__ACTIVITY__: Up to and including the line with "localparam logic [7:0] OFS_EN_GRP5", return every line from the start of the entries below exactly.

__TASK MATERIAL__:

======

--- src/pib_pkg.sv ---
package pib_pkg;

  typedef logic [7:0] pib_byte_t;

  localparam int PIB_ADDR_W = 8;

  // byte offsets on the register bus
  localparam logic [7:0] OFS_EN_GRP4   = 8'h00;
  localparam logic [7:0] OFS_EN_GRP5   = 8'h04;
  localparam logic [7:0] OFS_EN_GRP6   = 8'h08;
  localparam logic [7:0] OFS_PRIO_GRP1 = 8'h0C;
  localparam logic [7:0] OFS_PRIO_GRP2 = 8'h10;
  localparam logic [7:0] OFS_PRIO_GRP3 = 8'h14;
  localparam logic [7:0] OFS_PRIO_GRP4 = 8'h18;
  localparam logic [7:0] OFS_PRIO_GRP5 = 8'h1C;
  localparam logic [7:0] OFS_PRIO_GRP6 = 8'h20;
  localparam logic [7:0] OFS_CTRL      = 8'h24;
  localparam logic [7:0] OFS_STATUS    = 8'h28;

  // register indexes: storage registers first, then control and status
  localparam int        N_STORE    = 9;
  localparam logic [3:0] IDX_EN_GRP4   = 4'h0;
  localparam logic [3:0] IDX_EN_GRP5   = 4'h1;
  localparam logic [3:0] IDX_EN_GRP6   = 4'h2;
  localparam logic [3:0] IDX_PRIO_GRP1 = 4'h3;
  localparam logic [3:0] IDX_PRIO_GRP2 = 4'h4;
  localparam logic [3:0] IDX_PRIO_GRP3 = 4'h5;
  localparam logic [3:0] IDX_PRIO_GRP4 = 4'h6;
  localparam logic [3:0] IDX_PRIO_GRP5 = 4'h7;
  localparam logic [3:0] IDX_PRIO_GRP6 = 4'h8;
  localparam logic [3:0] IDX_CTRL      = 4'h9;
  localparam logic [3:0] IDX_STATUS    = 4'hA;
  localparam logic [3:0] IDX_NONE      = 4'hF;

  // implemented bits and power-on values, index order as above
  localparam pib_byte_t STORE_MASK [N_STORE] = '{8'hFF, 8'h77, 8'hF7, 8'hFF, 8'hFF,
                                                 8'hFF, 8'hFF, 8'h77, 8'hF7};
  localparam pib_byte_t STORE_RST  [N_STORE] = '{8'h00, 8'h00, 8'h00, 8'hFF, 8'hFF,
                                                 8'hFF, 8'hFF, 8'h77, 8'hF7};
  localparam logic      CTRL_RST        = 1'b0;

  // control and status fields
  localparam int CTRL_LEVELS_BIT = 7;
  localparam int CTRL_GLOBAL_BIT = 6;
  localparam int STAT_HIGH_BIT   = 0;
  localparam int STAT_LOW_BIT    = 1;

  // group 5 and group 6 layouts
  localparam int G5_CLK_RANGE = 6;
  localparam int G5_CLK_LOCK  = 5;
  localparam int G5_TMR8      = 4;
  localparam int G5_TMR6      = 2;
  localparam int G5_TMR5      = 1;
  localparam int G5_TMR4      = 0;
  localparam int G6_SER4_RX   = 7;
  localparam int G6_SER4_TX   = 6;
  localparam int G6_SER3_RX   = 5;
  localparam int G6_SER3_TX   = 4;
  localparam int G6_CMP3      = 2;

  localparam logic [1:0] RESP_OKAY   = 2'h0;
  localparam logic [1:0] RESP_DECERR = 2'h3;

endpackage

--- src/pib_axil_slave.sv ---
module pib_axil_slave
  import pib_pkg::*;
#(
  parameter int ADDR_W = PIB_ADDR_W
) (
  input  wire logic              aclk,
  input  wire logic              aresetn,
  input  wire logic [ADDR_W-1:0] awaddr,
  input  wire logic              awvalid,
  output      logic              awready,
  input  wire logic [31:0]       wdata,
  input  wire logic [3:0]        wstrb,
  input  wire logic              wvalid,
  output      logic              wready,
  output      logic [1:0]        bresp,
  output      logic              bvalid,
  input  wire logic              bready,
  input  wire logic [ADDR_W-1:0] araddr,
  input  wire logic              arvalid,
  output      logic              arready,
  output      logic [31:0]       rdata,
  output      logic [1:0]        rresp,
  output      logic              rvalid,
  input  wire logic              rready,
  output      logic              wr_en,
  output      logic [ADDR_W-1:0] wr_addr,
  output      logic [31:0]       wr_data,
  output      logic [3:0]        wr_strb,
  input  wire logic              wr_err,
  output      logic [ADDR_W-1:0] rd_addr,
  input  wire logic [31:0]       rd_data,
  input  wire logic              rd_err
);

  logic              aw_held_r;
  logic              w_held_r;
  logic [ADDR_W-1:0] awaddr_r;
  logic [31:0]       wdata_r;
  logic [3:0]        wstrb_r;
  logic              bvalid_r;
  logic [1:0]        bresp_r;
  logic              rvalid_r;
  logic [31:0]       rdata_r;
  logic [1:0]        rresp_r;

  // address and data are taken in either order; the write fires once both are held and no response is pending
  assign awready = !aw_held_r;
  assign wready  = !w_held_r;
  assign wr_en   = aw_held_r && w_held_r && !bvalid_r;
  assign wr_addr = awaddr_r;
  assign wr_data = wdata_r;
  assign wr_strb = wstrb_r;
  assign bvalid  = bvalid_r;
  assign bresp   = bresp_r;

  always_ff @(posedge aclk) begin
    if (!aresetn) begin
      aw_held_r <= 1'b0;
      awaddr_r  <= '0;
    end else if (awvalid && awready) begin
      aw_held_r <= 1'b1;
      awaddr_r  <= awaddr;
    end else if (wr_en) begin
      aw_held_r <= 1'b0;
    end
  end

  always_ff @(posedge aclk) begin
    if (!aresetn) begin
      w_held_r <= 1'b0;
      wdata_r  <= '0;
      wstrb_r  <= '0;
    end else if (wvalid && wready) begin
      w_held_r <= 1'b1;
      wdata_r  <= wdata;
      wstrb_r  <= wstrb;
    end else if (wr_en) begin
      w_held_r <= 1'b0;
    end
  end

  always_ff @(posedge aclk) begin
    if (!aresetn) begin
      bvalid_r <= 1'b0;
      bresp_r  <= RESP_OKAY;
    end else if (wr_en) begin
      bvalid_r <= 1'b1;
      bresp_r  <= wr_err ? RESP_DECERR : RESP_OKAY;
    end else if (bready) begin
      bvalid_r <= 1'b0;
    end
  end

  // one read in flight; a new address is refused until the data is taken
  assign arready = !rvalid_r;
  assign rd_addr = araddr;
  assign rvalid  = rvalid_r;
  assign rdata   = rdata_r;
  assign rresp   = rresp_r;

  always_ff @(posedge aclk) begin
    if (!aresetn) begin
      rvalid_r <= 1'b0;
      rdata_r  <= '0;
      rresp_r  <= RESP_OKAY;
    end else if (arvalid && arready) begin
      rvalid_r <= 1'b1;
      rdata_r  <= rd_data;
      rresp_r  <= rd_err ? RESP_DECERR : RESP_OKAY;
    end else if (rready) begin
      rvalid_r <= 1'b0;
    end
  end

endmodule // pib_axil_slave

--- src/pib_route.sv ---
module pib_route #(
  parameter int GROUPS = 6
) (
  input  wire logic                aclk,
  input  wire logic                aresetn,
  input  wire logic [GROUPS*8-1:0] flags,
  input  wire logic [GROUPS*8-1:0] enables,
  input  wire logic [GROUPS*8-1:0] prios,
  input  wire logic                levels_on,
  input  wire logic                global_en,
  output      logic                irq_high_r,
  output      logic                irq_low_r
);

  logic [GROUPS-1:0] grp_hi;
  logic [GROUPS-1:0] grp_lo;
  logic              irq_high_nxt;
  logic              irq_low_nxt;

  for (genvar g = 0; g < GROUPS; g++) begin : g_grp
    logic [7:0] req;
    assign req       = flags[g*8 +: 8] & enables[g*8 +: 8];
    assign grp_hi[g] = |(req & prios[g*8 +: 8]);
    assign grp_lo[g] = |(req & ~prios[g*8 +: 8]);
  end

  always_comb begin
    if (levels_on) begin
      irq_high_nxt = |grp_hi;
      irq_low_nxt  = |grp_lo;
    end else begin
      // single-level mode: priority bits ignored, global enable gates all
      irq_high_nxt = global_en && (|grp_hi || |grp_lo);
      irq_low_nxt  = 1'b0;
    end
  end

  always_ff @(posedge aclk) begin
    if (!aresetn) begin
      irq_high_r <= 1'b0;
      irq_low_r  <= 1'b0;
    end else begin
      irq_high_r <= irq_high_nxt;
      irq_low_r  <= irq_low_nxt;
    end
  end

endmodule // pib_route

======

__COMPLETED EXERCISE__:
--- src/pib_pkg.sv ---
package pib_pkg;

  typedef logic [7:0] pib_byte_t;

  localparam int PIB_ADDR_W = 8;

  // byte offsets on the register bus
  localparam logic [7:0] OFS_EN_GRP4   = 8'h00;
  localparam logic [7:0] OFS_EN_GRP5   = 8'h04;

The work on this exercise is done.